Collected data entries
===
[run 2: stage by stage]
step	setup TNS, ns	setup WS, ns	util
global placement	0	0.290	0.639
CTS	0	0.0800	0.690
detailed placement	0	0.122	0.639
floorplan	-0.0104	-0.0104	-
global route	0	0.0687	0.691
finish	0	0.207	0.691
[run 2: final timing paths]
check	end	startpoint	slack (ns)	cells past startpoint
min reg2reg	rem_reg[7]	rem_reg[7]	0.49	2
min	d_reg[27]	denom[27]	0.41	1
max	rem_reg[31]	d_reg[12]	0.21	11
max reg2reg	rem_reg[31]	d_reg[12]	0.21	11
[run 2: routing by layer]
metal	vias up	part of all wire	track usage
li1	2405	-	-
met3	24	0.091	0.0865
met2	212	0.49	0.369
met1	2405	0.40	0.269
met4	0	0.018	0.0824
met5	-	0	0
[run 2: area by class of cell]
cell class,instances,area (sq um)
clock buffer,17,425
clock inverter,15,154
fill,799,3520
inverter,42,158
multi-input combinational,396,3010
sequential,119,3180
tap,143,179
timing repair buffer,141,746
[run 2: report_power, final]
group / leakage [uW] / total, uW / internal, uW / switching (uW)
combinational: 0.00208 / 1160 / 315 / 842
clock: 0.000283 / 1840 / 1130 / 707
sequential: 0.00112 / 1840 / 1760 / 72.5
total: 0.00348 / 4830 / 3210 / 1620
===
YOUR INSTRUCTIONS: Find the lines above that hold "inverter", then copy each of them.

EXERCISE ANSWER:
clock inverter,15,154
inverter,42,158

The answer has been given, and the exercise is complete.